The mechanism is probably simpler that one would expect. It uses a similar technique to the Alternating Cube (see the separate entry) and the Alternating Asynchronous Antislice Face Turning Octahedron (see the separate entry) from the same inventor. The basic idea is that there are toggles on the inside that are driven by some subset of the axes. There are four toggles in this one, one driven by all axes and one for each pair of axes that point in the same direction. The three pair toggles are one one layer and the full toggle is on a layer by itself. Image 3 shows the core of the puzzle with one for the pair toggles in it alongside the pair toggle by itself. Image 4 shows the assembled mechanism alongside the two types of axes showing how the drive the toggles.

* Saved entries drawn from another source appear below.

This design comes from an exercise in tuning for small area, a short achievable clock period and few clock cycles per item on the open sky130 flow, not from production work.
At most, simulation tests tie the RTL to the original design; equivalence was not proved.

build 30:
## aes_encrypt_core
module aes_encrypt_core (
    input  wire         clk,
    input  wire         rst,         
    input  wire         start,
    input  wire         key_256,     
    input  wire [255:0] key,
    input  wire [127:0] block_in,
    output wire         ready,
    output wire         done,
    output wire [127:0] block_out
);
Size: about 19,000 cells after synthesis, ~1,700 flip-flops.
Settings: LEC_CHECK=0, ABC_AREA=1, CAP_MARGIN=20, CORE_MARGIN=2, CORE_UTILIZATION=50, CTS_BUF_LIST=sky130_fd_sc_hd__clkbuf_16, CTS_CLUSTER_DIAMETER=80, CTS_CLUSTER_SIZE=20, PLACE_DENSITY=0.6, SETUP_SLACK_MARGIN=3.3, SLEW_MARGIN=20, SYNTH_HIERARCHICAL=1, SYNTH_MINIMUM_KEEP_SIZE=0; clock period 6.0 ns.
standard.sh (not shown) runs the stock make flow with config.mk's settings and CLKGATE_MAP_FILE= SYNTH_SCRIPT=/design/flow/synth_recipe.tcl, a recipe that flattens the netlist after the stock synthesis.
==> flow/flow/run.sh <==
#!/bin/bash
# The standard layout (standard.sh, unchanged synthesis), with the input and
# output port buffers made from the smallest buffer cell.
set -euo pipefail
export BUFFER_PORTS_ARGS="-buffer_cell sky130_fd_sc_hd__buf_1"
bash standard.sh > standard.log 2>&1
In summary, build 30 completed successfully, with a layout that passed the timing, design-rule and antenna checks.
Testbench counts of build 30, summed over its fixed seeds: cycles 30,968, items 2,400.
Relative to build 30, the following input files were edited for build 8:
# build 30
export LEC_CHECK = 0
export ABC_AREA = 1
export CAP_MARGIN = 20
export CORE_MARGIN = 2
export CORE_UTILIZATION = 50
export CTS_BUF_LIST = sky130_fd_sc_hd__clkbuf_16
export CTS_CLUSTER_DIAMETER = 80
export CTS_CLUSTER_SIZE = 20
export PLACE_DENSITY = 0.6
export SETUP_SLACK_MARGIN = 3.3
export SLEW_MARGIN = 20
export SYNTH_HIERARCHICAL = 1
export SYNTH_MINIMUM_KEEP_SIZE = 0
create_clock -name core_clock -period 6.0 [get_ports {clk}]
# build 8
export LEC_CHECK = 0
export CAP_MARGIN = 20
export CORE_MARGIN = 2
export CORE_UTILIZATION = 50
export CTS_BUF_LIST = sky130_fd_sc_hd__clkbuf_8
export CTS_CLUSTER_SIZE = 30
export PLACE_DENSITY = 0.6
export SETUP_SLACK_MARGIN = 3.3
export SLEW_MARGIN = 20
export SYNTH_HIERARCHICAL = 1
export SYNTH_MINIMUM_KEEP_SIZE = 0
create_clock -name core_clock -period 6.0 [get_ports {clk}]
### Flow results
Build 8 finished all stages; the layout is clean. Diff build 30 -> build 8: overall die area lost 28%, non-clock buffer count went up by 63, maximum number of pins on one net before global-route repair went up, count of standard-cell rows lost about 15%, number of buffers on the longest clock path higher. Run comparison: build 8 launch point of the critical path ka3[120]; build 30 launch point of the critical path result[71]. Count of clock-buffer cells in the layout for build 8 is higher than for build 30.
Edits applied to the flow inputs when going from build 8 to build 36:
# build 8
export LEC_CHECK = 0
export CAP_MARGIN = 20
export CORE_MARGIN = 2
export CORE_UTILIZATION = 50
export CTS_BUF_LIST = sky130_fd_sc_hd__clkbuf_8
export CTS_CLUSTER_SIZE = 30
export PLACE_DENSITY = 0.6
export SETUP_SLACK_MARGIN = 3.3
export SLEW_MARGIN = 20
export SYNTH_HIERARCHICAL = 1
export SYNTH_MINIMUM_KEEP_SIZE = 0
create_clock -name core_clock -period 6.0 [get_ports {clk}]
# build 36
export LEC_CHECK = 0
export CAP_MARGIN = 20
export CORE_MARGIN = 2
export CORE_UTILIZATION = 50
export CTS_BUF_LIST = sky130_fd_sc_hd__clkbuf_16
export CTS_CLUSTER_DIAMETER = 80
export CTS_CLUSTER_SIZE = 20
export PLACE_DENSITY = 0.6
export SETUP_SLACK_MARGIN = 3.3
export SLEW_MARGIN = 20
export SYNTH_HIERARCHICAL = 1
export SYNTH_MINIMUM_KEEP_SIZE = 0
create_clock -name core_clock -period 6.0 [get_ports {clk}]
==> flow/flow/run.sh <==
#!/bin/bash
# The standard layout (standard.sh, unchanged synthesis), with the input and
# output port buffers made from the smallest buffer cell, and a clock tree
# without dummy balancing loads.
set -euo pipefail
export BUFFER_PORTS_ARGS="-buffer_cell sky130_fd_sc_hd__buf_1"
export CTS_ARGS="-sink_clustering_enable -repair_clock_nets -sink_clustering_size 20 -sink_clustering_max_diameter 80 -buf_list sky130_fd_sc_hd__clkbuf_16 -dont_use_dummy_load"
bash standard.sh > standard.log 2>&1
## What came out
Per the comparison of build 36 with build 8, global routing met2 resource utilization roughly the same; final design area excluding fillers lower; clock tree buffer depth lower.
Input changes introduced in build 73 (baseline for comparison: build 36):
==> flow/flow/run.sh <==
#!/bin/bash
# The standard layout (standard.sh, unchanged synthesis), with the input and
# output port buffers made from the smallest buffer cell.
set -euo pipefail
export BUFFER_PORTS_ARGS="-buffer_cell sky130_fd_sc_hd__buf_1"
bash standard.sh > standard.log 2>&1
--- outcome ---
- Build 73 vs. build 36: largest stage delay on the critical path shows an increase of 0.10 ns; met1 global-route usage held; utilization went up.
- Compare build 73 and build 36 | multi-input logic portion of the cell area lower: build 73
- Delta (build 73 minus build 36): number of vias in the routed layout roughly the same; global-route usage roughly the same.
- Build 73 vs build 36 on clock skew: build 73 is the lower one.
- The combined area of the multi-input logic cells of build 36 and that of build 73 are within noise of each other.
- Build 73 went all the way through synthesis, placement and routing and the layout is clean on timing, DRC and antenna.
- Measured against each other, build 73 and build 36 differ in non-clock buffer count, the lower figure coming from build 73.


Another version of the RTL of aes_encrypt_core (not shown whole).
Size: ~6900 cells after synthesis, about 1200 flip-flops, ~65000 sq um of cells after synthesis.
## aes_encrypt_core
module aes_encrypt_core (
    input  wire         clk,
    input  wire         rst,         
    input  wire         start,
    input  wire         key_256,     
    input  wire [255:0] key,
    input  wire [127:0] block_in,
    output wire         ready,
    output wire         done,
    output wire [127:0] block_out
);
Settings: LEC_CHECK=0, CAP_MARGIN=20, CORE_MARGIN=2, CORE_UTILIZATION=50, PLACE_DENSITY=0.6, SETUP_SLACK_MARGIN=2.3, SLEW_MARGIN=20, SYNTH_HIERARCHICAL=1, SYNTH_MINIMUM_KEEP_SIZE=0; clock period 6.0 ns.
run.sh (not shown) runs the stock make flow with config.mk's settings and CLKGATE_MAP_FILE= SYNTH_SCRIPT=/design/flow/synth_recipe.tcl, a recipe that flattens the netlist after the stock synthesis.
Stock flow here: none of the scripts above is used.
The first run ran to the end with no violations.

The reason this works is that each toggle in its initial position only allows clockwise turns, but those swap them into a state that only allows counter clockwise turns afterwards, which then put it back in the original state. A single turn swaps the full toggle and a pair toggle, so either that turn or the other turn pointing in the same direction can be moved counter-clockwise next. For the other four axes, the full toggle forces them to only turn counter-clockwise while their pair toggle forces them to turn clockwise, so they can't move either direction. Partial turns block any other axis from turning, so jumbling turns aren't possible.

Not surprisingly, there are a lot of neat properties of the positions of this puzzle. The unrestricted (super) 24-cube has 24!/2 = 310,224,200,866,619,719,680,000 positions while this puzzle has only 244,823,040. If you ignore rotations and recolourings, these numbers become 4,509,264,634,875 and 5,100,480. There are only 2 solved positions of this puzzle: the original colour scheme and its reflected image. There are a lot of different colouring schemes of this puzzle that show off different properties of this group. For example a 3-colouring with a colour for each direction a long edge of a piece can point that gives the trio subgroup, and show a 6-colouring (a refinement of the 3-colouring that alternates 2 colours for each of the original 3 colours) that gives the sextet subgroup. The other maximal subgroups also have stickerings that give them, although the point subgroup is boring and the projective line subgroup is very confusing.

The shape is the Steinmetz solid, a combination of three cylinders.
It was printed using i.Materialize and stickered with machine cut stickers.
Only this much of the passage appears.